It also empowered the middle class to buy SFH and vehicles, when the rest of the developed world was in apartments and riding trains. When Detroit became the "Arsenal of Democracy" it's suburban fate was likely sealed.
I'm not talking about urban Detroit, but the whole Detroit. It could sprawl endless like Dallas while keep growing from its 5 million people in 1970 to 6, 7, 8 million today.

Quote:
Originally Posted by Crawford View Post
Detroit did thrive. It was one of the wealthiest places on earth until a generation ago. It's still pretty wealthy compared to most of the developed world.

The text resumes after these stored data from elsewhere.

<file path="src/rtl/csa_pkg.sv">
// -----------------------------------------------------------------------------
// csa_pkg
// Shared declarations for the carry-save final-merge block.
//   state_t  : IDLE / BUSY / DONE controller states
//   ceil_div : integer ceiling divide, used to size the number of slice cycles
// -----------------------------------------------------------------------------
package csa_pkg;

    typedef enum logic [1:0] {
        IDLE = 2'd0,
        BUSY = 2'd1,
        DONE = 2'd2
    } state_t;

    // Number of CHUNK-wide slices needed to cover a WIDTH-bit operand.
    function automatic int ceil_div(input int num, input int den);
        return (num + den - 32'sd1) / den;
    endfunction

endpackage

</file>
<file path="src/rtl/csa_final_merge_chunk_add.sv">
// -----------------------------------------------------------------------------
// fa_cell / merge_chunk_add
// Combinational slice adder for the final merge.
//   fa_cell         : single-bit full adder
//                     a_i, b_i, ci_i -> s_o, co_o
//   merge_chunk_add : CHUNK_BITS-wide ripple of fa_cell instances
//                     a_i[CHUNK_BITS], b_i[CHUNK_BITS], cin_i -> sum_o, cout_o
// -----------------------------------------------------------------------------
module fa_cell (
    input  logic a_i,
    input  logic b_i,
    input  logic ci_i,
    output logic s_o,
    output logic co_o
);
    assign s_o  = a_i ^ b_i ^ ci_i;
    assign co_o = (a_i & b_i) | (ci_i & (a_i ^ b_i));
endmodule

module merge_chunk_add #(
    parameter int CHUNK_BITS = 4
) (
    input  logic [CHUNK_BITS-1:0] a_i,
    input  logic [CHUNK_BITS-1:0] b_i,
    input  logic                  cin_i,
    output logic [CHUNK_BITS-1:0] sum_o,
    output logic                  cout_o
);
    // carry_s[k] is the carry into bit k; carry_s[CHUNK_BITS] leaves the slice
    logic [CHUNK_BITS:0] carry_s;

    assign carry_s[0] = cin_i;

    for (genvar k = 0; k < CHUNK_BITS; k++) begin : g_fa
        fa_cell u_fa (
            .a_i  (a_i[k]),
            .b_i  (b_i[k]),
            .ci_i (carry_s[k]),
            .s_o  (sum_o[k]),
            .co_o (carry_s[k+1])
        );
    end

    assign cout_o = carry_s[CHUNK_BITS];
endmodule

</file>
<file path="src/rtl/csa_final_merge.sv">
// -----------------------------------------------------------------------------
// csa_final_merge
// Resolves the final sum/carry row of a carry-save multiplier array into a
// binary product, one CHUNK_BITS slice per cycle, LSB slice first.
//   hi      = ({1'b0, sum_vec[W-1:1]} + carry_vec) mod 2^W
//   product = {hi, lo_bits}
//
// Ports
//   clk, rst              : clock, synchronous active-high reset
//   in_valid / in_ready   : operand handshake (ready only in IDLE)
//   sum_vec, carry_vec    : W-bit final carry-save row
//   lo_bits               : M already-resolved low product bits
//   out_valid / out_ready : product handshake (valid only in DONE)
//   product               : W+M-bit registered result
//   ovf_err               : sticky carry-out-of-bit-W-1 flag, only present when
//                           CSA_MERGE_OVF_CHK_EN is defined
// -----------------------------------------------------------------------------
module csa_final_merge
    import csa_pkg::*;
#(
    parameter int MAX_MLTCND_BITS = 12,
    parameter int MAX_MLTPLR_BITS = 9,
    parameter int CHUNK_BITS      = 4
) (
    input  logic                                     clk,
    input  logic                                     rst,
    input  logic                                     in_valid,
    output logic                                     in_ready,
    input  logic [MAX_MLTCND_BITS-1:0]               sum_vec,
    input  logic [MAX_MLTCND_BITS-1:0]               carry_vec,
    input  logic [MAX_MLTPLR_BITS-1:0]               lo_bits,
    output logic                                     out_valid,
    input  logic                                     out_ready,
    output logic [MAX_MLTCND_BITS+MAX_MLTPLR_BITS-1:0] product
`ifdef CSA_MERGE_OVF_CHK_EN
    ,
    output logic                                     ovf_err
`endif
);

    localparam int W     = MAX_MLTCND_BITS;
    localparam int M     = MAX_MLTPLR_BITS;
    localparam int C     = CHUNK_BITS;
    localparam int N     = ceil_div(W, C);
    localparam int NC    = N * C;
    // width of the final (possibly truncated) slice
    localparam int LAST  = W - (N - 1) * C;
    localparam int IDX_W = (N > 1) ? $clog2(N) : 1;
    localparam logic [IDX_W-1:0] IDX_LAST = IDX_W'(N - 1);

    state_t            state_q;
    logic [NC-1:0]     a_q;        // shifted sum row, consumed C bits per cycle
    logic [NC-1:0]     b_q;        // carry row, consumed C bits per cycle
    logic [NC-1:0]     res_q;      // result slices shift in from the top
    logic [M-1:0]      lo_q;
    logic [IDX_W-1:0]  idx_q;
    logic              cin_q;
    logic              in_ready_q;
    logic              out_valid_q;
    logic [W+M-1:0]    product_q;

    logic [C-1:0]      chunk_sum_s;
    logic              chunk_cout_s;
    logic [NC+C-1:0]   res_wide_s;
    logic [NC-1:0]     res_d;
    logic              last_slice_s;

    merge_chunk_add #(
        .CHUNK_BITS (C)
    ) u_chunk_add (
        .a_i    (a_q[C-1:0]),
        .b_i    (b_q[C-1:0]),
        .cin_i  (cin_q),
        .sum_o  (chunk_sum_s),
        .cout_o (chunk_cout_s)
    );

    // Next result image: new slice enters at the top, after N cycles slice 0
    // has drifted down to bit 0.
    always_comb begin
        res_wide_s   = {chunk_sum_s, res_q};
        res_d        = res_wide_s[NC+C-1:C];
        last_slice_s = (idx_q == IDX_LAST);
    end

`ifdef CSA_MERGE_OVF_CHK_EN
    logic              ovf_q;
    logic [C:0]        chunk_full_s;
    logic              last_carry_s;

    // Carry out of bit W-1: operand bits above W are zero, so for a truncated
    // final slice the carry appears at bit LAST of the slice sum.
    always_comb begin
        chunk_full_s = {chunk_cout_s, chunk_sum_s};
        last_carry_s = chunk_full_s[LAST];
    end

    // Sticky overflow flag, cleared only by reset.
    always_ff @(posedge clk) begin
        if (rst) begin
            ovf_q <= 1'b0;
        end else if ((state_q == BUSY) && last_slice_s && last_carry_s) begin
            ovf_q <= 1'b1;
        end else begin
            ovf_q <= ovf_q;
        end
    end

    assign ovf_err = ovf_q;
`endif

    // Controller, datapath registers and registered handshake outputs.
    always_ff @(posedge clk) begin
        if (rst) begin
            state_q     <= IDLE;
            a_q         <= '0;
            b_q         <= '0;
            res_q       <= '0;
            lo_q        <= '0;
            idx_q       <= '0;
            cin_q       <= 1'b0;
            in_ready_q  <= 1'b1;
            out_valid_q <= 1'b0;
            product_q   <= '0;
        end else begin
            case (state_q)
                IDLE: begin
                    if (in_valid && in_ready_q) begin
                        a_q        <= NC'(sum_vec >> 1);
                        b_q        <= NC'(carry_vec);
                        lo_q       <= lo_bits;
                        res_q      <= '0;
                        idx_q      <= '0;
                        cin_q      <= 1'b0;
                        in_ready_q <= 1'b0;
                        state_q    <= BUSY;
                    end
                end
                BUSY: begin
                    a_q   <= a_q >> C;
                    b_q   <= b_q >> C;
                    res_q <= res_d;
                    cin_q <= chunk_cout_s;
                    idx_q <= idx_q + IDX_W'(1);
                    if (last_slice_s) begin
                        // carry beyond bit W-1 is dropped by the truncation
                        product_q   <= {res_d[W-1:0], lo_q};
                        out_valid_q <= 1'b1;
                        state_q     <= DONE;
                    end
                end
                DONE: begin
                    if (out_ready) begin
                        out_valid_q <= 1'b0;
                        in_ready_q  <= 1'b1;
                        state_q     <= IDLE;
                    end
                end
                default: begin
                    out_valid_q <= 1'b0;
                    in_ready_q  <= 1'b1;
                    state_q     <= IDLE;
                end
            endcase
        end
    end

    assign in_ready  = in_ready_q;
    assign out_valid = out_valid_q;
    assign product   = product_q;

endmodule

</file>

Well, its share in the US total population was cut by half from 1970 to today. It's wealthy, but definitely not thriving.

Quote:
Originally Posted by Crawford View Post
Detroit has flat population. It basically has had the same population for 40 years, not unlike most industrial centers in the Western world. Northern England, the Ruhr, the U.S. Rustbelt, haven't grown.

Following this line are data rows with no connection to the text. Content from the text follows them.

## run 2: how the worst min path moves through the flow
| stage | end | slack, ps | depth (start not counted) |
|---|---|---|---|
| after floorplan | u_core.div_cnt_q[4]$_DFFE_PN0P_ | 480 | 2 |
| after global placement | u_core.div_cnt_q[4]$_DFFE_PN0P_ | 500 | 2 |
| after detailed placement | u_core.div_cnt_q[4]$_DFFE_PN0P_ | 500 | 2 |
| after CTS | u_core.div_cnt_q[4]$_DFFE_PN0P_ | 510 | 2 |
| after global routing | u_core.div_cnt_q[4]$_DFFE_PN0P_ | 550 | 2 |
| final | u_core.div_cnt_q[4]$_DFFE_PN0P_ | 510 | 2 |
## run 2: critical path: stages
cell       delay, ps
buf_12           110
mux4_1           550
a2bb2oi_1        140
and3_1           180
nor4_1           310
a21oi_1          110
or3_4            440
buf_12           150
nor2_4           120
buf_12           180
`src/rtl/mem_arbiter_pkg.sv`:
```
// Shared definitions for the two-master data-port arbiter in front of `mem`.
// State encodings and master IDs are also used by the loader/DMA side.
package mem_arbiter_pkg;

    typedef enum logic [2:0] {
        IDLE  = 3'd0,
        ACC0  = 3'd1,
        ACC1  = 3'd2,
        HOLD0 = 3'd3,
        HOLD1 = 3'd4
    } arb_state_t;

    localparam logic M_CPU = 1'b0;   // CPU load/store unit
    localparam logic M_LDR = 1'b1;   // UART boot loader / DMA engine

    // True in the single cycle an access is driven onto the mem port.
    function automatic logic is_acc(arb_state_t s);
        return (s == ACC0) || (s == ACC1);
    endfunction

endpackage

```
`src/rtl/mem_arbiter_pick2.sv`:
```
// Combinational two-way picker used by mem_arbiter in IDLE.
// prio_mode=1 gives master 0 every tie; otherwise ties go to the
// master that did not own the port last.
module arb_pick2
    import mem_arbiter_pkg::*;
(
    input  logic req0,
    input  logic req1,
    input  logic last_owner,
    input  logic prio_mode,
    output logic valid,
    output logic winner
);

    // Pick a winner among the active requests.
    always_comb begin
        valid  = req0 | req1;
        winner = M_CPU;
        if (req0 && req1) begin
            winner = prio_mode ? M_CPU : ~last_owner;
        end else if (req1) begin
            winner = M_LDR;
        end
    end

endmodule

```
`src/rtl/mem_arbiter.sv`:
```
// Shares the data-side port of `mem` between the CPU (master 0) and the
// loader/DMA engine (master 1). Round-robin with a bounded lock for
// read-modify-write sequences. Optional build macro MEM_ARB_CPU_PRIO_EN
// switches IDLE arbitration to fixed priority for master 0.
//
// Handshake: a master raises reqX with stable fields and holds them until it
// sees gntX (a one-cycle pulse in the cycle the access hits mem); it may
// change req/fields only in the cycle after gnt. Reads return rdata with a
// one-cycle rvalidX pulse in the cycle after gnt.
module mem_arbiter
    import mem_arbiter_pkg::*;
#(
    parameter int ADDR_W   = 16,
    parameter int DATA_W   = 32,
    parameter int MAX_LOCK = 8
) (
    input  logic              clk,
    input  logic              reset,
    input  logic              req0,
    input  logic              req1,
    input  logic              we0,
    input  logic              we1,
    input  logic [ADDR_W-1:0] addr0,
    input  logic [ADDR_W-1:0] addr1,
    input  logic [DATA_W-1:0] wdata0,
    input  logic [DATA_W-1:0] wdata1,
    input  logic              lock0,
    input  logic              lock1,
    output logic              gnt0,
    output logic              gnt1,
    output logic              rvalid0,
    output logic              rvalid1,
    output logic [DATA_W-1:0] rdata,
    output logic              lock_err,
    output logic              mem_we,
    output logic [ADDR_W-1:0] mem_addr,
    output logic [DATA_W-1:0] mem_wdata,
    input  logic [DATA_W-1:0] mem_rdata,
    output logic [2:0]        dbg_state
);

    localparam int CNT_W = $clog2(MAX_LOCK) + 1;

    arb_state_t        state;
    arb_state_t        state_nxt;
    logic              last_owner;
    logic [CNT_W-1:0]  lock_cnt;

    logic              lat_we;
    logic              lat_lock;
    logic [ADDR_W-1:0] lat_addr;
    logic [DATA_W-1:0] lat_wdata;

    logic              load_en;
    logic              load_sel;
    logic              in_acc;
    logic              acc_owner;
    logic              lock_last;
    logic              pick_valid;
    logic              pick_winner;
    logic              prio_mode;

`ifdef MEM_ARB_CPU_PRIO_EN
    assign prio_mode = 1'b1;
`else
    assign prio_mode = 1'b0;
`endif

    arb_pick2 u_pick (
        .req0       (req0),
        .req1       (req1),
        .last_owner (last_owner),
        .prio_mode  (prio_mode),
        .valid      (pick_valid),
        .winner     (pick_winner)
    );

    assign in_acc    = is_acc(state);
    assign acc_owner = (state == ACC1);
    // This access is the last one the lock budget allows.
    assign lock_last = (lock_cnt == CNT_W'(MAX_LOCK - 1));

    // Next state and request-latch enable.
    always_comb begin
        state_nxt = state;
        load_en   = 1'b0;
        load_sel  = M_CPU;
        case (state)
            IDLE: begin
                if (pick_valid) begin
                    load_en   = 1'b1;
                    load_sel  = pick_winner;
                    state_nxt = (pick_winner == M_LDR) ? ACC1 : ACC0;
                end
            end
            ACC0, ACC1: begin
                if (lat_lock && !lock_last) begin
                    state_nxt = acc_owner ? HOLD1 : HOLD0;
                end else begin
                    state_nxt = IDLE;
                end
            end
            HOLD0: begin
                if (req0) begin
                    load_en   = 1'b1;
                    load_sel  = M_CPU;
                    state_nxt = ACC0;
                end
            end
            HOLD1: begin
                if (req1) begin
                    load_en   = 1'b1;
                    load_sel  = M_LDR;
                    state_nxt = ACC1;
                end
            end
            default: state_nxt = IDLE;
        endcase
    end

    // State register, round-robin history and lock budget counter.
    always_ff @(posedge clk or posedge reset) begin
        if (reset) begin
            state      <= IDLE;
            last_owner <= M_LDR;
            lock_cnt   <= '0;
        end else begin
            state <= state_nxt;
            if (in_acc) begin
                last_owner <= acc_owner;
                if (!lat_lock || lock_last) begin
                    lock_cnt <= '0;
                end else begin
                    lock_cnt <= lock_cnt + CNT_W'(1);
                end
            end
        end
    end

    // Capture the winning master's request fields when it is accepted.
    always_ff @(posedge clk or posedge reset) begin
        if (reset) begin
            lat_we    <= 1'b0;
            lat_lock  <= 1'b0;
            lat_addr  <= '0;
            lat_wdata <= '0;
        end else if (load_en) begin
            lat_we    <= load_sel ? we1    : we0;
            lat_lock  <= load_sel ? lock1  : lock0;
            lat_addr  <= load_sel ? addr1  : addr0;
            lat_wdata <= load_sel ? wdata1 : wdata0;
        end
    end

    // Registered read response and forced-release pulse.
    always_ff @(posedge clk or posedge reset) begin
        if (reset) begin
            rdata    <= '0;
            rvalid0  <= 1'b0;
            rvalid1  <= 1'b0;
            lock_err <= 1'b0;
        end else begin
            rvalid0  <= (state == ACC0) && !lat_we;
            rvalid1  <= (state == ACC1) && !lat_we;
            lock_err <= in_acc && lat_lock && lock_last;
            if (in_acc && !lat_we) begin
                rdata <= mem_rdata;
            end
        end
    end

    // mem port follows the latched request; address/data hold between accesses.
    assign gnt0      = (state == ACC0);
    assign gnt1      = (state == ACC1);
    assign mem_we    = in_acc && lat_we;
    assign mem_addr  = lat_addr;
    assign mem_wdata = lat_wdata;
    assign dbg_state = state;

endmodule
```
`config.mk`:
```
export PLATFORM = sky130hd
export DESIGN_NAME = mem_arbiter
export DESIGN_NICKNAME = d
export VERILOG_FILES = /design/src/rtl/mem_arbiter_pkg.sv /design/src/rtl/mem_arbiter_pick2.sv /design/src/rtl/mem_arbiter.sv
export SDC_FILE = /design/constraint.sdc
export NUM_CORES = 1
export LEC_CHECK = 0
export CAP_MARGIN = 30
export CORE_ASPECT_RATIO = 0.8
export CORE_UTILIZATION = 43
export DETAILED_ROUTE_END_ITERATION = 8
export GPL_ROUTABILITY_DRIVEN = 0
export PLACE_DENSITY = 0.83
export SKIP_LAST_GASP = 1
export SYNTH_ARGS = -nofsm -noshare
export SYNTH_HDL_FRONTEND = slang
export SYNTH_SLANG_ARGS = --single-unit
```
`constraint.sdc`:
```
create_clock -name clk -period 5.2 [get_ports clk]
set_clock_uncertainty 0.2 [all_clocks]
set_input_delay 1.04 -clock clk [delete_from_list [all_inputs] [get_ports clk]]
set_output_delay 1.04 -clock clk [all_outputs]
set_load 0.005 [all_outputs]
```
**Word level (Yosys, flattened, before mapping)**

Cells that the tools add are included.

- Register bits: 93
- Input port bits: 136
- Output and inout port bits: 89
- Word-level logic and storage cells: 57

- Add/sub/neg operators: 1
- Equal/unequal tests: 8
- Muxes and demuxes: 19
- Bitwise operators: 2
- Reduce and logical (&&, ||, !) cells: 16

Operators with widths:

| kind | number |
|---|---|
| 32-bit 2-to-1 mux | 1 |
| 16-bit 2-to-1 mux | 1 |
| 3-bit 2-to-1 mux | 5 |
| 3-bit case mux with 4 select lines | 1 |
| 1-bit logical AND | 8 |
| 1-bit 2-to-1 mux | 7 |
| 3-bit by 2-bit equality test with 1-bit output (second input constant) | 2 |
| 2-bit != test (second input constant) | 3 |
| 4-bit by 1-bit adder with 4-bit output (second input constant) | 1 |
| 4-bit by 3-bit equality test with 1-bit output (second input constant) | 1 |
| 4-bit 2-to-1 mux | 1 |
| 3-bit by 1-bit equality test with 1-bit output (second input constant) | 1 |
| 3-bit equality test (second input constant) | 1 |
| 1-bit logical NOT | 3 |
| 3-bit logical NOT | 1 |
| 1-bit case mux with 3 select lines | 1 |
| 3-bit AND reduction | 1 |
| 1-bit logical OR | 2 |
| 2-bit 2-to-1 mux | 1 |
| 1-bit case mux with 2 select lines | 1 |
| 2-bit OR reduction | 1 |
| 1-bit NOT | 1 |
| 1-bit bitwise OR | 1 |

**Longest topological paths before layout**

- Depth after elaboration: 5
- Depth in mapped cells: 6
- Gate-level depth less buffers: 5

**Cells and area by module**

Synthesis repeated with hierarchy kept, for this count alone.

- Cell total of the unflattened synthesis: 481
- Area, all modules: 4833.4 um^2

Modules (own cells, without submodules):

| module | instances | cells an instance | area an instance (um^2) |
|---|---|---|---|
| mem_arbiter | 1 | 478 | 4815.9 |
| arb_pick2 | 1 | 3 | 17.5 |

**Worst setup path after synthesis**

OpenSTA, ideal clock, no wires.

- Kind: input -> register
- From: input port req0
- To: register lat_addr[11], in the netlist mem_addr[11]
- Arrival time: 2010 ps
- Required time: 4875 ps
- Setup slack: 2866 ps
- Cell stages on the path: 5
- Buffers on the path: 1
- Cell sequence: nand3b_1 -> nand3_4 -> buf_6 -> mux2_1 -> mux2_2

- Longest elaborated chain between the ends: 5

Ends and longest elaborated chain:

| element | line | RTL |
|---|---|---|
| from (decl) | mem_arbiter.sv:19 | `input logic req0,` |
| 1-bit logical AND | mem_arbiter_pick2.sv:19 | `if (req0 && req1) begin` |
| 1-bit 2-to-1 mux | mem_arbiter_pick2.sv:19 |  |
| 1-bit 2-to-1 mux | mem_arbiter.sv:90 | `if (pick_valid) begin` |
| 1-bit case mux with 2 select lines | mem_arbiter.sv:88 | `case (state)` |
| 16-bit 2-to-1 mux | mem_arbiter.sv:150 | `lat_addr <= load_sel ? addr1 : addr0;` |
| to (signal assigned) | mem_arbiter.sv:150 |  |
| to (decl) | mem_arbiter.sv:51 | `logic [ADDR_W-1:0] lat_addr;` |

Parallel ways exist; a longest one is shown, timed or not.
A chain may end at the register's enable or synchronous reset.

**Final worst setup path**

- From: register state[1], in the netlist dbg_state[1]
- To: output port mem_we

- Longest elaborated chain between the ends: 3

Ends and longest elaborated chain:

| element | line | RTL |
|---|---|---|
| from (decl) | mem_arbiter.sv:44 | `arb_state_t state;` |
| from (signal assigned) | mem_arbiter.sv:128 | `state <= state_nxt;` |
| 3-bit by 1-bit equality test with 1-bit output or 3-bit by 2-bit equality test with 1-bit output (tied branches) | mem_arbiter_pkg.sv:18 | `return (s == ACC0) \|\| (s == ACC1);` |
| 1-bit logical OR (*) | mem_arbiter_pkg.sv:18 |  |
| 1-bit logical AND (*) | mem_arbiter.sv:175 | `assign mem_we = in_acc && lat_we;` |
| to (decl) | mem_arbiter.sv:35 | `output logic mem_we,` |

Mark *: on every way between the ends. The rest lies on a longest branch, timed or not.

==> impl_metrics.tcl <==
set metrics [dict create \
    cp_slowest_cell "dfrtp_1" \
    cts_setup_buffers 0 \
    min_path_cells 2 \
    clock_path_buffers 2 \
    crit_chain "xor2_1 -> nand2_1 -> nor2_1 -> clkdlybuf4s50_1" \
    synthCells 289 \
    crit_path_start_kind "register" \
    clkSinkCount 93 \
    crit_required_ps 3960 \
    overflow 0 \
    max_stage_delay_ps 630 \
    ir_worst_vdd_mv 0.291 \
    slew_headroom_pct 40.7 \
    finalSetupViolCount 0 \
    ys_seq_elements 93 \
    grt_pass1_wl_mm 16.6 \
    crit_family "flip-flops" \
    synth-async-reset-ratio_pct 100 \
    rsz0062_at_grt "false" \
    path_class "reg2out" \
    vias_per_cell 4.87 \
    die_height_um 92.7 \
    worstPathArrival_ps 2080 \
    worst-path-stages 4 \
    dpl.hpwl_mm 8.05 \
    finalNetCount 649 \
    synth_area_per_cell_um2 15.3 \
    drtPass1Iterations 4 \
    yosysTopAreaCellShare_pct 52.1 \
    pwr_density_cell_nw_per_um2 550 \
    total_power_mw 3.84 \
    status "finished clean" \
    routedWlPerCell_um 16.5 \
    row_count 32 \
    coreArea_um2 9810 \
    ys.flop_type "dfrtp_1" \
    ant_nets 0 \
    p_leak_nw 2.99 \
    cts.hold.buffers_added 0 \
    grt_max_degree 52 \
    place_worst_setup_slack_ps 1510 \
    area_growth_pct 58.3 \
    syn_area_um2 4420 \
    pin_count 225 \
    crit_fanout 14 \
    cts-buffers-inserted 9 \
    synth_commonest_cells "dfrtp_1, mux2_2, mux2_4" \
    cts_tree "done" \
    synth_edf_count 0 \
    drt_iter0_markers 96 \
    yosysMostFrequentCell "dfrtp_1" \
    grt_pass1_vias 3382 \
    end_kind "output pin" \
    start_util_pct 45.0 \
    drive_gt1_share_pct 24.2 \
    layout_worst_path_cycle_share_pct 63.8 \
    place_area_um2 6680 \
    design_area_um2 6990 \
    cts.reportedPaths.clkPinSlew_ps 60 \
    setup_ws_ps 1880 \
    cts_resized 0 \
    maxCapViolations 0 \
    n_antenna_cell 0 \
    grt_util_all_layers_pct 20.6 \
    min_period_ps 3320 \
    synth_top_area_cell "dfrtp_1" \
    ys_warn_count 0 \
    hold_class "reg2reg" \
    synth_cell_type_count 33 \
    place_inst 636 \
    die-area_um2 10700 \
    hold_viol_final 0 \
    die_w_um 115 \
    routed_wl_mm 10.8 \
    crit_buf_inv 1 \
    drv_slew 0 \
    fmax_ghz 0.301 \
    stdcell_count 653 \
    ctsHtreeMaxLevel 3 \
    root_buffer "clkbuf_16" \
    tns_ps 0 \
    synth_fp_nets 426 \
    worst_pin_slew_ps 888 \
    synth_seq_area_share_pct 52.7 \
    port_buffers 224 \
    vias 3177 \
    remaining_drc_errors 0 \
    clock_latency_ps 330 \
    yosys-top-cells-area "dfrtp_1, mux2_2, mux2_4" \
    r2r_cells 4 \
    antenna_found_initial 0 \
]
==> where the power goes <==
| group | leakage (nW) | total, mW | switching (mW) | internal, mW |
|---|---|---|---|---|
| clock | 0.139 | 0.608 | 0.269 | 0.338 |
| sequential | 1.10 | 1.31 | 0.207 | 1.10 |
| combinational | 1.75 | 1.93 | 0.660 | 1.27 |
| total | 2.99 | 3.84 | 1.14 | 2.71 |
==> cell type report <==
| type | count | area (um2) |
|---|---|---|
| clock inverter | 5 | 36.3 |
| tap | 136 | 170 |
| multi-input combinational | 177 | 1910 |
| timing repair buffer | 228 | 2290 |
| fill | 710 | 2820 |
| clock buffer | 11 | 243 |
| inverter | 3 | 12.5 |
| sequential | 93 | 2330 |
==> worst paths after layout <==
check                             start          to  slack (ps)
max                        dbg_state[1]      mem_we        1880
min reg2reg                  last_owner  last_owner         280
min in group asynchronous         reset    rdata[2]         810
max in group asynchronous         reset  last_owner        3150
max reg2reg                dbg_state[1]   rdata[23]        2660
min                          last_owner  last_owner         280
==> cell families after synthesis <==
family          synth area share [%]
mux                             37.3
flops                           52.7
simple gates                    3.77
buf+inv                         4.11
compound gates                  1.67
xor+xnor                       0.198
fa+ha+maj                      0.283
==> worst reg2reg max path, delay by kind of cell (launching register included) <==
family / cells / cell delay [ps]
simple gates: 2 / 960
flops: 1 / 630
mux: 1 / 410
xor+xnor: 1 / 220
==> state kept, by name, indices dropped and copies added, names as in the netlist <==
register / count
last_owner: 1
lock_cnt: 4
rvalid1: 1
lat_lock: 1
mem_addr: 16
mem_wdata: 32
dbg_state: 3
lock_err: 1
rvalid0: 1
lat_we: 1
rdata: 32
==> per-stage QoR <==
step                utilization (%)  hold WS (ps)
detailed placement             68.1           274
CTS                            71.0           286
global route                   71.3           292
floorplan                         -           245
global placement               68.1           256
finish                         71.3           283
==> placed cells by master (no fill, tap or decap), drive strengths merged <==
| cell | Yosys | layout |
|---|---|---|
| clkdlybuf4s50 | 0 | 224 |
| mux2 | 132 | 132 |
| dfrtp | 92 | 92 |
| clkbuf | 0 | 11 |
| nand2 | 7 | 7 |
| nor2 | 7 | 7 |
| o21ai | 6 | 6 |
| clkinv | 0 | 6 |
| buf | 16 | 4 |
| nand3 | 3 | 3 |
| nand3b | 2 | 2 |
| a21oi | 2 | 2 |
| a22o | 2 | 2 |
| and2 | 2 | 2 |
| nor3 | 2 | 2 |
| mux2i | 2 | 2 |
| inv | 3 | 2 |
| o32a | 1 | 1 |
| xor2 | 1 | 1 |
| nand4 | 1 | 1 |
| nor2b | 1 | 1 |
| nand2b | 1 | 1 |
| and3 | 1 | 1 |
| nor3b | 1 | 1 |
| or2 | 1 | 1 |
| a31oi | 1 | 1 |
| ha | 1 | 1 |
| dfstp | 1 | 1 |
==> metal layers <==
| layer | share of wire (%) | GRT usage [%] | up-vias |
|---|---|---|---|
| met1 | 38 | 22.2 | 1557 |
| met4 | 0.89 | 5.19 | 0 |
| met3 | 9.4 | 7.85 | 6 |
| met5 | 0 | 0 | - |
| met2 | 52 | 37.5 | 135 |
| li1 | - | - | 1479 |
No activity file was read; power rests on OpenSTA's default activity.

Relatively to the rest of the country, US Rustbelt declined much more than other industrial areas worldwide

Quote:
Originally Posted by Crawford View Post
Stuttgart and Sao Paulo are very different cities. Stuttgart was in ruins and surrounded by steep hills; it could never sprawl. SP was relatively poor and undeveloped back then and never an auto-focused city.
It doesn't matter, they kept thriving despite being auto focused. About São Paulo, a singled out the ABC region (Santo André, São Bernardo do Campo and São Caetano do Sul), as São Paulo's economy is more diverse than Detroit's and the auto decline wouldn't have impacted it on the same way.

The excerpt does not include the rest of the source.